Failure modes in thick thermal barrier coatings are studied to develop life prediction models suitable for design of low-heat rejection engines. These ceramic coatings are manufactured by a plasma spraying process. Special attention is given to the influence of the porosity in the material and how it governs the mechanical and thermal behavior of the coating system. Experiments are conducted on simple component geometries to validate the life estimation model.

This project is part of a large international program to design and build the next generation ITER fusion reactor. Numerical simulations of the thermal and mechanical behavior of the first wall are being performed to assist with mechanical property experiments to evaluate different wall materials and designs, including the wall layer construction and cooling water channel geometry. The effects on temperature, stress, and life of manufacturing problems, such as incomplete contact at tube/plate junctions, are being investigated. The project also aims to examine the effect of transient thermal and mechanical loading cycles, to ensure adequate fatigue life of the first wall.

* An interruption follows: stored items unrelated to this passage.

===== config.mk =====
export PLATFORM = sky130hd
export DESIGN_NAME = modbus_rtu_frame_checker_unit_flat
export DESIGN_NICKNAME = d
export VERILOG_FILES = /design/src/rtl/core/mrfc_pkg.sv /design/src/rtl/core/mrfc_in_if.sv /design/src/rtl/core/mrfc_out_if.sv /design/src/rtl/core/mrfc_frame_eng.sv /design/src/rtl/core/mrfc_out_fifo.sv /design/src/rtl/core/modbus_rtu_frame_checker_unit.sv /design/src/flat_wrapper.sv
export SDC_FILE = /design/constraint.sdc
export NUM_CORES = 1
export LEC_CHECK = 0
export ABC_AREA = 1
export BUFFER_PORTS_ARGS = -buffer_cell sky130_fd_sc_hd__buf_2
export CAP_MARGIN = 20
export CORE_UTILIZATION = 61
export CTS_BUF_LIST = sky130_fd_sc_hd__clkbuf_16
export CTS_CLUSTER_DIAMETER = 200
export DETAILED_ROUTE_END_ITERATION = 7
export GPL_TIMING_DRIVEN = 0
export PLACE_DENSITY = 0.84
export SLEW_MARGIN = 20
export SYNTH_ARGS = -nofsm -noshare
export SYNTH_HDL_FRONTEND = slang
export SYNTH_SLANG_ARGS = --single-unit

===== constraint.sdc =====
create_clock -name i_clk -period 3.35 [get_ports i_clk]
set_clock_uncertainty 0.05 [all_clocks]
set_input_delay 0 -clock i_clk [delete_from_list [all_inputs] [get_ports i_clk]]
set_output_delay 0 -clock i_clk [all_outputs]
set_load 0.005 [all_outputs]
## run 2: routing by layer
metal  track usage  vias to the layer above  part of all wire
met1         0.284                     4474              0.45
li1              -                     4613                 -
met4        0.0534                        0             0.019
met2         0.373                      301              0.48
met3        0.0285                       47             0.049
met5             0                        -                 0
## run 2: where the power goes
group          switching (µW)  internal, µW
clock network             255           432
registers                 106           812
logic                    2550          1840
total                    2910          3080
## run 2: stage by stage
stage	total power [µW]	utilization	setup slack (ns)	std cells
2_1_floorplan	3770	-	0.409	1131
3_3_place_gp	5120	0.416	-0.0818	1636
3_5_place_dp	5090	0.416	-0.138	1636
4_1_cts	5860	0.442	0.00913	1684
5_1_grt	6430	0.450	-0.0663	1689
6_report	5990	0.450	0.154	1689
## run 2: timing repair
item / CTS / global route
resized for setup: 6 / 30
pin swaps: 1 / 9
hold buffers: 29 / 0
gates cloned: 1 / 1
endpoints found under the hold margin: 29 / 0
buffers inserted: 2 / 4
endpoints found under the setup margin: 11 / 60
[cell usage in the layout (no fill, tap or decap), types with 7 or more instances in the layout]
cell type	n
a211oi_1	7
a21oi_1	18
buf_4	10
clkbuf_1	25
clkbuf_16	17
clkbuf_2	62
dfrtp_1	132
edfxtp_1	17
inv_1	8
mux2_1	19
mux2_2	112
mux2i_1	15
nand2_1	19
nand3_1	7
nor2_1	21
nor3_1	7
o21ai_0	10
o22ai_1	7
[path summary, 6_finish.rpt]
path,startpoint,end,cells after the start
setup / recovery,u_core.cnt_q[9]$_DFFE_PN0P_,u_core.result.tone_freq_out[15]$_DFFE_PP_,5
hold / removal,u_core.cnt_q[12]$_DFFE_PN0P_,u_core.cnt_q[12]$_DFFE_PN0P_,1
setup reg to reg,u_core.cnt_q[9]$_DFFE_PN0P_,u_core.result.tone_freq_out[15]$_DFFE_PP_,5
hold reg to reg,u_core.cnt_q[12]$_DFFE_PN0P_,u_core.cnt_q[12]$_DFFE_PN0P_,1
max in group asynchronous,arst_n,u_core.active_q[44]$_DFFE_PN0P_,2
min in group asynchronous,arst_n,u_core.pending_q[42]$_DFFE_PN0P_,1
`src/rtl/rqps_pkg.sv`:
```
// Shared types and constants of the ready queue policy selector.
`timescale 1ns / 1ps
package rqps_pkg;

    localparam int READY_DEPTH = 16;
    localparam int IDX_W       = (READY_DEPTH > 1) ? $clog2(READY_DEPTH) : 1;
    localparam int CNT_W       = $clog2(READY_DEPTH + 1);
    localparam int APB_AW      = 3;

    typedef logic [IDX_W-1:0] t_idx;
    typedef logic [CNT_W-1:0] t_cnt;
    typedef logic [2:0]       t_mode;

    // Policy codes
    localparam t_mode POL_RR   = 3'd0;
    localparam t_mode POL_SJF  = 3'd1;
    localparam t_mode POL_SRTN = 3'd2;
    localparam t_mode POL_GUAR = 3'd3;
    localparam t_mode POL_PRIO = 3'd4;

    // Opcodes
    localparam logic OP_ENQ  = 1'b0;
    localparam logic OP_PICK = 1'b1;

    // Register index
    localparam logic REG_POLICY = 1'b0;

    typedef struct packed {
        logic [7:0]         id;
        logic [15:0]        target;
        logic [15:0]        served;
        logic signed [15:0] prio;
    } t_entry;

    // Best-so-far token that travels down the chain during a scan
    typedef struct packed {
        logic   found;
        t_idx   idx;
        t_entry entry;
    } t_wave;

    typedef struct packed {
        logic valid;     // cell holds a live entry
        logic load_new;  // capture the incoming item
        logic shift;     // take the right neighbor's entry
        logic scan;      // advance the best token
    } t_cell_ctl;

endpackage

```
`src/rtl/rqps_cell.sv`:
```
// One slot of the ready table with its policy comparator.
`timescale 1ns / 1ps
module rqps_cell (
    input  logic                i_clk,
    input  logic                i_rst_n,
    input  rqps_pkg::t_cell_ctl i_ctl,
    input  rqps_pkg::t_mode     i_mode,
    input  rqps_pkg::t_idx      i_index,
    input  rqps_pkg::t_entry    i_new,
    input  rqps_pkg::t_entry    i_right,
    input  rqps_pkg::t_wave     i_wave,
    output rqps_pkg::t_entry    o_entry,
    output rqps_pkg::t_wave     o_wave
);
    import rqps_pkg::*;

    t_entry r_entry;
    t_wave  r_wave;
    t_wave  n_wave;
    logic   take_own;

    // True when candidate c displaces the current best b.
    function automatic logic beats(t_entry c, t_entry b, t_mode m);
        logic signed [16:0] rem_c;
        logic signed [16:0] rem_b;
        logic [31:0]        prod_c;
        logic [31:0]        prod_b;
        logic               res;
        rem_c  = $signed({1'b0, c.target}) - $signed({1'b0, c.served});
        rem_b  = $signed({1'b0, b.target}) - $signed({1'b0, b.served});
        prod_c = 32'(c.served) * 32'(b.target);
        prod_b = 32'(b.served) * 32'(c.target);
        unique case (m)
            POL_SJF:  res = c.target < b.target;
            POL_SRTN: res = rem_c < rem_b;
            POL_GUAR: res = prod_c < prod_b;
            POL_PRIO: res = c.prio > b.prio;
            default:  res = 1'b0;
        endcase
        return res;
    endfunction

    assign take_own = i_ctl.valid && (!i_wave.found || beats(r_entry, i_wave.entry, i_mode));

    always_comb begin
        n_wave = i_wave;
        if (take_own) begin
            n_wave.found = 1'b1;
            n_wave.idx   = i_index;
            n_wave.entry = r_entry;
        end
    end

    always_ff @(posedge i_clk) begin
        if (i_ctl.load_new) begin
            r_entry <= i_new;
        end else if (i_ctl.shift) begin
            r_entry <= i_right;
        end
    end

    always_ff @(posedge i_clk) begin
        if (!i_rst_n) begin
            r_wave <= '0;
        end else if (i_ctl.scan) begin
            r_wave <= n_wave;
        end
    end

    assign o_entry = r_entry;
    assign o_wave  = r_wave;
endmodule
```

Corn is an economically important agricultural product in the state of Illinois and the U.S. Furthermore, corn is a natural composite material, constructed with aligned fibers in an organic matrix, and exhibits the key attractive feature of a high-quality composite: it is strong, yet lightweight. The present research project is investigating the use of corn and corn by-products as filler and second phase reinforcement in several polymer matrix materials. The express goal of the project is to develop a viable structural composite material that utilizes corn as either a primary or secondary reinforcement phase.